Interview Transcript

Sean O’Neill: Hey, Mark, thanks for joining us today.

Mark Hoplamazian: It’s a pleasure. Thanks, Sean.

O’Neill: The theme of Skift Global Forum this year is about how human-to-human connection was the original promise of travel. But we have all this talk of generative A.I.. We have digital tech. As I was joking with Mark earlier, you know, you go on vacation, and everyone’s just staring at their phones. So there was something that you said, Mark, eight years ago when you were on stage and. Skift Global Forum, that I thought was really relevant on this point. So we’re going to play a clip now from what you said.
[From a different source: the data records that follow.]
[config.mk]
export PLATFORM = sky130hd
export DESIGN_NAME = pov_scan_sequencer
export DESIGN_NICKNAME = d
export VERILOG_FILES = /design/src/rtl/pov_scan_sequencer.sv
export SDC_FILE = /design/constraint.sdc
export NUM_CORES = 1
export LEC_CHECK = 0
export CORE_ASPECT_RATIO = 1.75
export CORE_MARGIN = 2
export CORE_UTILIZATION = 49
export DETAILED_ROUTE_END_ITERATION = 12
export GPL_TIMING_DRIVEN = 1
export PLACE_DENSITY = 0.8
export SLEW_MARGIN = 20
export SYNTH_ARGS = -nofsm -noshare
export SYNTH_HDL_FRONTEND = slang
export SYNTH_SLANG_ARGS = --single-unit
[constraint.sdc]
create_clock -name clk -period 5.64 [get_ports clk]
set_input_delay 1.128 -clock clk [delete_from_list [all_inputs] [get_ports clk]]
set_output_delay 1.128 -clock clk [all_outputs]
set_load 0.005 [all_outputs]
[src/rtl/pov_scan_sequencer.sv]
module pov_scan_sequencer #(
  parameter int SLOTS  = 128,
  parameter int ROWS   = 32,
  parameter int COLORS = 3,
  parameter int BITS   = 16,
  parameter int CFG_W  = 16,
  parameter logic [CFG_W-1:0] CFG_WORD = CFG_W'(32'h0000_C3A5),
  parameter int DIV_W  = 8,
  parameter int PER_W  = 22
) (
  input  logic                       clk,
  input  logic                       rst_n,
  input  logic                       rot_ref,
  input  logic [DIV_W-1:0]           sclk_half,
  input  logic [DIV_W-1:0]           gclk_half,
  output logic [$clog2(SLOTS)-1:0]   angle,
  output logic [$clog2(ROWS)-1:0]    row,
  output logic [$clog2(COLORS)-1:0]  colour,
  output logic [$clog2(BITS)-1:0]    bit_idx,
  output logic                       sclk,
  output logic                       lat,
  output logic                       gclk,
  output logic                       cfg_mode,
  output logic                       cfg_sdo,
  output logic                       gs_busy
);
  localparam int ANG_W = $clog2(SLOTS);
  localparam int ROW_W = $clog2(ROWS);
  localparam int COL_W = $clog2(COLORS);
  localparam int BIT_W = $clog2(BITS);
  localparam int CFG_CW = $clog2(CFG_W);
  localparam int LEN_W = PER_W + 1 - ANG_W;

  typedef enum logic [2:0] {S_CFG, S_CFG_LAT, S_IDLE, S_SHIFT, S_LAT} state_t;
  state_t state;

  logic [DIV_W-1:0] hcnt;
  logic             phase;
  wire div_on   = (state != S_IDLE);
  wire half_end = (hcnt >= sclk_half);
  wire per_end  = div_on && phase && half_end;

  always_ff @(posedge clk or negedge rst_n)
    if (!rst_n) begin
      hcnt  <= '0;
      phase <= 1'b0;
    end else if (!div_on) begin
      hcnt  <= '0;
      phase <= 1'b0;
    end else if (half_end) begin
      hcnt  <= '0;
      phase <= ~phase;
    end else begin
      hcnt  <= hcnt + 1'b1;
    end

  assign sclk     = phase && (state == S_CFG || state == S_SHIFT);
  assign lat      = (state == S_CFG_LAT) || (state == S_LAT);
  assign cfg_mode = (state == S_CFG) || (state == S_CFG_LAT);
  assign gs_busy  = (state == S_SHIFT) || (state == S_LAT);

  logic [DIV_W-1:0] gcnt;
  always_ff @(posedge clk or negedge rst_n)
    if (!rst_n) begin
      gcnt <= '0;
      gclk <= 1'b0;
    end else if (cfg_mode) begin
      gcnt <= '0;
      gclk <= 1'b0;
    end else if (gcnt >= gclk_half) begin
      gcnt <= '0;
      gclk <= ~gclk;
    end else begin
      gcnt <= gcnt + 1'b1;
    end

  logic             rot_q, have_ref, slot_go;
  logic [PER_W-1:0] per_cnt;
  logic [LEN_W-1:0] slot_len, slot_t;
  wire rot_edge = rot_ref & ~rot_q;

  always_ff @(posedge clk or negedge rst_n)
    if (!rst_n) begin
      rot_q    <= 1'b0;
      have_ref <= 1'b0;
      slot_go  <= 1'b0;
      per_cnt  <= '0;
      slot_len <= '0;
      slot_t   <= '0;
      angle    <= '0;
    end else begin
      rot_q   <= rot_ref;
      slot_go <= 1'b0;
      if (per_cnt != '1) per_cnt <= per_cnt + 1'b1;
      if (rot_edge) begin
        per_cnt  <= '0;
        slot_t   <= '0;
        angle    <= '0;
        have_ref <= 1'b1;
        if (have_ref) begin
          slot_len <= LEN_W'(({1'b0, per_cnt} + 1'b1) >> ANG_W);
          slot_go  <= 1'b1;
        end
      end else if (slot_len != '0) begin
        if (slot_t == slot_len - 1'b1) begin
          slot_t <= '0;
          if (angle != ANG_W'(SLOTS - 1)) begin
            angle   <= angle + 1'b1;
            slot_go <= 1'b1;
          end
        end else begin
          slot_t <= slot_t + 1'b1;
        end
      end
    end

  logic [CFG_W-1:0]  cfg_sr;
  logic [CFG_CW-1:0] cfg_cnt;
  assign cfg_sdo = cfg_sr[CFG_W-1];

  always_ff @(posedge clk or negedge rst_n)
    if (!rst_n) begin
      state   <= S_CFG;
      cfg_sr  <= CFG_WORD;
      cfg_cnt <= '0;
      row     <= '0;
      colour  <= '0;
      bit_idx <= BIT_W'(BITS - 1);
    end else begin
      case (state)
        S_CFG:
          if (per_end) begin
            cfg_sr <= {cfg_sr[CFG_W-2:0], 1'b0};
            if (cfg_cnt == CFG_CW'(CFG_W - 1)) state <= S_CFG_LAT;
            else cfg_cnt <= cfg_cnt + 1'b1;
          end
        S_CFG_LAT:
          if (per_end) state <= S_IDLE;
        S_IDLE:
          if (slot_go) state <= S_SHIFT;
        S_SHIFT:
          if (per_end) begin
            if (bit_idx != '0) begin
              bit_idx <= bit_idx - 1'b1;
            end else begin
              bit_idx <= BIT_W'(BITS - 1);
              if (colour != COL_W'(COLORS - 1)) begin
                colour <= colour + 1'b1;
              end else begin
                colour <= '0;
                state  <= S_LAT;
              end
            end
          end
        S_LAT:
          if (per_end) begin
            if (row == ROW_W'(ROWS - 1)) begin
              row   <= '0;
              state <= S_IDLE;
            end else begin
              row   <= row + 1'b1;
              state <= S_SHIFT;
            end
          end
        default: state <= S_IDLE;
      endcase
    end

  a_r2_gclk_quiet: assert property (@(posedge clk) disable iff (!rst_n)
    cfg_mode |-> !gclk);
  a_r4_angle_zero: assert property (@(posedge clk) disable iff (!rst_n)
    rot_edge |=> angle == '0);
  a_r4_angle_step: assert property (@(posedge clk) disable iff (!rst_n)
    !rot_edge |=> (angle == $past(angle) || angle == $past(angle) + 1'b1));
  a_r6_in_range: assert property (@(posedge clk) disable iff (!rst_n)
    int'(row) < ROWS && int'(colour) < COLORS && int'(bit_idx) < BITS);
  a_r7_lat_no_sclk: assert property (@(posedge clk) disable iff (!rst_n)
    lat |-> !sclk);
  a_r9_stable_high: assert property (@(posedge clk) disable iff (!rst_n)
    !$stable({row, colour, bit_idx}) |-> !sclk);
endmodule

# After elaboration in Yosys (flattened, before gate mapping)
# Index checks and enable logic that the tools add are counted.
totals:
  ff_bits: 116
  latch_bits: 0
  ram_bits: 0
  rom_bits: 0
  output_inout_bits: 24
  wordCells: 114
  mem_count: 0
op_classes:
  add_sub_neg: 11
  n_mul: 0
  div: 0
  order_cmp: 2
  n_eq_ne: 20
  n_shift: 0
  n_mux: 35
  bitwise: 6
  reduce_logical: 23
ops:
  columns: ["op", "n"]
  rows:
  - ["two-way mux 16 bit", 3]
  - ["two-way mux 22 bit", 2]
  - ["two-way mux 8 bit", 4]
  - ["two-way mux 7 bit", 4]
  - ["two-way mux 3 bit", 8]
  - ["adder 22 x 1 -> 23 bit, second input constant", 1]
  - ["adder 22 x 1 -> 22 bit, second input constant", 1]
  - ["inequality test 22 bit, second input constant", 1]
  - ["adder 16 x 1 -> 16 bit, second input constant", 1]
  - ["adder 8 x 1 -> 8 bit, second input constant", 2]
  - ["== test 16 bit", 1]
  - [">= comparator 8 bit", 2]
  - ["inequality test 2 bit, second input constant", 8]
  - ["nonzero test 16 bit", 1]
  - ["subtractor 16 x 1 -> 16 bit, second input constant", 1]
  - ["one-hot mux 3 bit (5 select lines)", 1]
  - ["two-way mux 1 bit", 10]
  - ["nonzero test 2 bit", 5]
  - ["AND reduction 3 bit", 3]
  - ["AND reduction 2 bit", 4]
  - ["AND reduction 8 bit", 1]
  - ["adder 7 x 1 -> 7 bit, second input constant", 1]
  - ["inequality test 7 bit, second input constant", 1]
  - ["== test 3 x 2 -> 1 bit, second input constant", 2]
  - ["19 further kinds", 29]

# Depth between registers and ports, before layout
logic_depth:
  word_depth: 5
  mapped_depth: 11
  ltp_nobuf: 10

# Least setup slack after synthesis
# OpenSTA, ideal clock, no wires.
synth_path:
  path_type: "flip-flop to flip-flop"
  from: "reg slot_len[3]"
  to: "reg angle[5]"
  setup_time_ps: 78
  t_arrival_ps: 3214
  required_ps: 5562
  path_slack_ps: 2349
  path_stages_with_launch: 9
  period_less_slack_ps: 3291
  cell_sequence: "dfrtp_1 > buf_6 > or4_4 > or4_4 > or3_1 > a221o_1 > or4_1 > or3_1 > a21oi_1"
synth_via:
  elab_chain_len: 4
  word_cells_on_any_way: 6
synth_lines:
  columns: ["element", "line", "source"]
  rows:
  - ["start: declaration", "79", "logic [LEN_W-1:0] slot_len, slot_t;"]
  - ["start signal: assignment", "101", "slot_len <= LEN_W'(({1'b0, per_cnt} + 1'b1) >> ANG_W);"]
  - ["subtractor 16 x 1 -> 16 bit", "105", "if (slot_t == slot_len - 1'b1) begin"]
  - ["== test 16 bit", "105", null]
  - ["nonzero test 2 bit (no source line)", null, null]
  - ["AND reduction 3 bit (no source line) *", null, null]
  - ["end signal: assignment", "108", "angle <= angle + 1'b1;"]
  - ["end: declaration", "16", "output logic [$clog2(SLOTS)-1:0] angle,"]
# Every way passes the cells marked *; elsewhere a longest branch is shown, timed or not.
# A chain may end at the register's enable or synchronous reset.

# Worst setup path in the final report
layout_path:
  from: "reg slot_len[3]"
  to: "reg slot_t[10]"
layout_via:
  elab_chain_len: 5
  word_cells_on_any_way: 7
layout_lines:
  columns: ["element", "line", "source"]
  rows:
  - ["subtractor 16 x 1 -> 16 bit", "105", null]
  - ["== test 16 bit", "105", null]
  - ["two-way mux 16 bit", "105", null]
  - ["two-way mux 16 bit", "104", "end else if (slot_len != '0) begin"]
  - ["two-way mux 16 bit", "95", "if (rot_edge) begin"]
  - ["end signal: assignment", "112", "slot_t <= slot_t + 1'b1;"]
  - ["end: declaration", "79", null]
# Several ways; a longest one is shown, not always the timed one. The select of a mux whose other input is x is not followed.

==> metrics.txt <==
initial antenna violation count 0; DP HPWL 9920 um; Rel. slew slack between 40% and 50%; Area Overhead vs Synth 18.4%; Die Wd around 89 um; max-slew violations 0; # diodes 0; worst endpoint required time approximately 5900 ps; #FFs+latches synth 116; final instance area 7390 um^2; fin crit period 3650 ps; global placer's final weighted congestion around 0.95; Reg clk slew, reported paths approximately 60 ps; clk root buf clkbuf_16; Fin. Hold Viols 0; Setup-failing EPs final 0; r2r endpoint slot_t[10]; Worst setup EP type flop; drt initial violations between 200 and 250; deepest clock path buffer count 2; drc violations 0; WL per Instance roughly 16 um; predominant post-synthesis flop cell dfrtp_1; Power Total roughly 2.5 mW; clk_lat worst skew between 400 and 500 ps; hold_buf cts 0; row count 54; cell area after synthesis 6250 um^2; ys async rst share 100%; H-Tree Depth 4; CP delay by family, top simple AND/OR/NAND/NOR gates; CTS resizes 0; status finished clean; YS warnings 0; Final Cycle Share between 60% and 70%; sequential element share of the synthesized area a little under half; Placement Cell Area ~6800 um^2; die height roughly 150 um; Initial Utilization 50.2%; GRT Residual Overflow 0; clk_skew roughly 12 ps; worst vdd ir approximately 250 uV; final WL ~14000 um; Pwr Density ~330 nW/um^2; number of synthesized flops with an enable pin 0; Worst Path Arrival 3940 ps; worst r2r src slot_len[3]; CP dominant cell by count or4_4; clock sink total 116; crit path cell chain or4_4, or4_4, or3_1, a221o_1, o21ai_1, nor2_1, a22o_1; largest net degree at the start of global routing 65; Pleak between 3 and 4 nW; CTS tree done; GRT Overall Usage about a fifth; Worst setup SP type flop; synth top area cells dfrtp_1, xor2_1, ha_1; RSZ-0062 raised after global routing false; cells after synthesis ~650; area of the die between 10000 and 15000 um^2; CP peak stage delay 600 ps; Synth top area share roughly two fifths; first-pass GRT wire length ~23000 um; R2R depth 7; Netlist cell types 54; Max Freq ~270 MHz; vias between 4k and 5k; post-route antenna net violation count 0; Post-layout nets about 730; I/O Pins between 40 and 50; Min-Delay Path Class reg -> reg; Vias/cell roughly 5.6; Max Cap Violations 0; slowest CP cell or4_4; CP startpoint slot_len[3]; share of layout cells above drive strength 1 roughly a tenth; CP Depth 7; # port buffers 42; vias in the first global route approximately 5.1k; cell accounting for the most synthesized area dfrtp_1; CTS Buf Count 17; Mapped Avg Cell Area between 9 and 10 um^2; area of the multi-input gates roughly 3100 um^2; setup_tns 0 ps; critical path type reg -> reg; number of setup buffers added after CTS 0; critical path fanouts, max 12; Core Area roughly 12000 um^2; R2R setup slack between 1500 and 2000 ps; Buf/Inv on CP 0; DRT Pass-1 Iters 5; crit path to slot_t[10]; register area roughly 2900 um^2; worst-margin pin slew 843 ps; Net Count, Synth 691; Fill cells about 1.0k
[cell usage in the layout, fill, tap and decap left out, types with 4 or more instances in the layout]
cell,n
or3_1,5
nor2b_1,9
a21o_1,5
nand4_1,15
xor2_1,41
ha_1,27
clkbuf_16,17
a21oi_1,22
and3_1,17
mux2_2,22
a22o_1,5
clkdlybuf4s50_1,41
o41ai_1,8
inv_6,5
inv_1,29
o211ai_1,6
nor3b_1,4
nor2_1,66
dfstp_2,12
o21ai_0,42
nor3_1,15
xnor2_1,24
nand3_1,33
dfrtp_1,104
nor4_1,4
inv_8,5
o21ai_1,4
nand2_1,53
nand2b_1,12
[layer usage]
| layer | GRT usage [%] | up-vias | share of wire (%) | routed length [um] |
|---|---|---|---|---|
| met5 | 0 | - | 0 | 0 |
| met4 | 9.38 | 0 | 2.9 | 393 |
| met3 | 4.70 | 30 | 3.0 | 414 |
| met2 | 39.7 | 113 | 57 | 7790 |
| met1 | 21.5 | 2376 | 37 | 5160 |
| li1 | - | 2357 | - | - |
[cell families after synthesis]
family	share of synthesized area, %
simple gates	20.4
flops	46.7
compound gates	10.7
xor+xnor	9.11
buf+inv	3.06
fa+ha+maj	5.57
mux	4.45
[cells in the mapped netlist (2+ instances only)]
master / n
dfrtp_1: 104
nor2_1: 66
nand2_1: 53
o21ai_0: 43
xor2_1: 41
nand3_1: 33
inv_1: 29
ha_1: 27
xnor2_1: 24
a21oi_1: 22
mux2_2: 22
clkbuf_1: 18
and3_1: 17
nand4_1: 15
nor3_1: 15
dfstp_2: 12
nand2b_1: 12
nor2b_1: 9
o41ai_1: 8
o211ai_1: 6
a21o_1: 5
a22o_1: 5
or3_1: 5
nor3b_1: 4
nor4_1: 4
and2_1: 3
mux2i_1: 3
nand4b_1: 3
nor4b_1: 3
o21ai_1: 3
or4_1: 3
a211oi_1: 2
a31oi_1: 2
o21a_1: 2
or2_2: 2
or4_4: 2
[how the worst min path moves through the flow]
stage               cells past startpoint  slack, ps     start        to
floorplan                               1        430  have_ref  have_ref
global placement                        1        460  have_ref  have_ref
detailed placement                      1        470  have_ref  have_ref
CTS                                     1        480  have_ref  have_ref
global route                            1        500  have_ref  have_ref
finish                                  1        480  have_ref  have_ref
[registers in the layout, summed over array words and instances, names as in the netlist]
register and cells:
slot_go 1, colour 2, gclk 1, per_cnt 22, cfg_sr 16, cfg_cnt 4, gcnt 8, bit_idx 4
phase 1, rot_q 1, have_ref 1, slot_t 16, state 3, angle 7, hcnt 8, row 5
slot_len 16
[stage by stage]
| step | setup slack (ps) | instances | util (%) | hold slack, ps |
|---|---|---|---|---|
| 3_5_place_dp | 1730 | 837 | 54.8 | 467 |
| 6_report | 1990 | 869 | 59.5 | 476 |
| 3_3_place_gp | 1870 | 837 | 54.8 | 455 |
| 4_1_cts | 1690 | 869 | 59.5 | 484 |
| 2_1_floorplan | 2350 | 645 | - | 435 |
| 5_1_grt | 1640 | 869 | 59.5 | 498 |
[worst register-to-register path: stages (launching register included)]
cell and delay [ps]:
dfrtp_1 480, or4_4 600, or4_4 560, or3_1 360
a221o_1 380, o21ai_1 600, nor2_1 280, a22o_1 280
[area by class of cell]
type | instances | area share (%)
clock inverters | 15 | 2.18
inverters | 29 | 1.47
well taps | 168 | 2.84
flip-flops and latches | 116 | 39.5
clock buffers | 17 | 5.75
multi-input cells | 480 | 42.4
repair buffers | 44 | 5.86
[report_power, final]
part           internal, mW  leakage [nW]  switching, mW
Combinational         0.188          1.58          0.197
Clock                 0.627         0.281          0.435
Sequential            0.921          1.53         0.0968
Total                  1.74          3.39          0.728
(Power assumes the default switching activity.)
Hoplamazian: (Recorded): So as we think about applying empathy in our business, we think about it as the essential capacity to bring humanity back into hospitality. At Hyatt, we have an equation that we use, and it’s an equation that we put together to remind ourselves to reverse perspective, practice empathy, and combine it with action. So it’s a call to action. So it goes. Empathy plus action equals care. And care is really the essence of what we stand for. It’s it’s why we as a company, we care for people so they can do their best. And when we’re at our best and when our industry is at its best, we can actually fulfill that mandate. 

O’Neill: So eight years ago. My empathy there: you look the same. I don’t know what you’re doing. So today, how do you use it at Hyatt — that kind of equation today for human-to-human connection?

Hoplamazian: Yeah. So first of all, hi, everybody. It’s great to see such a robust crowd here. And what a beautiful venue. And thank you, Sean. And to Skift.

Look, it’s probably more intensely focused on today than it was eight years ago. It has become sort of the underlying fibers of the fabric that make up our culture as a company.

We call it — Anybody and everybody affiliated with Hyatt are members of the Hyatt family. Because it’s a very familial set of relationships. It’s more emotionally based than it is transactional. And Covid actually put this to the test because you can imagine we declared we declared our purpose back in 2015. And soon after Covid, within a month, we were faced with widespread shutdowns and a very, very uncertain future. We had to make the most excruciating decisions we’ve ever made about reducing our staff and our team members, and so forth.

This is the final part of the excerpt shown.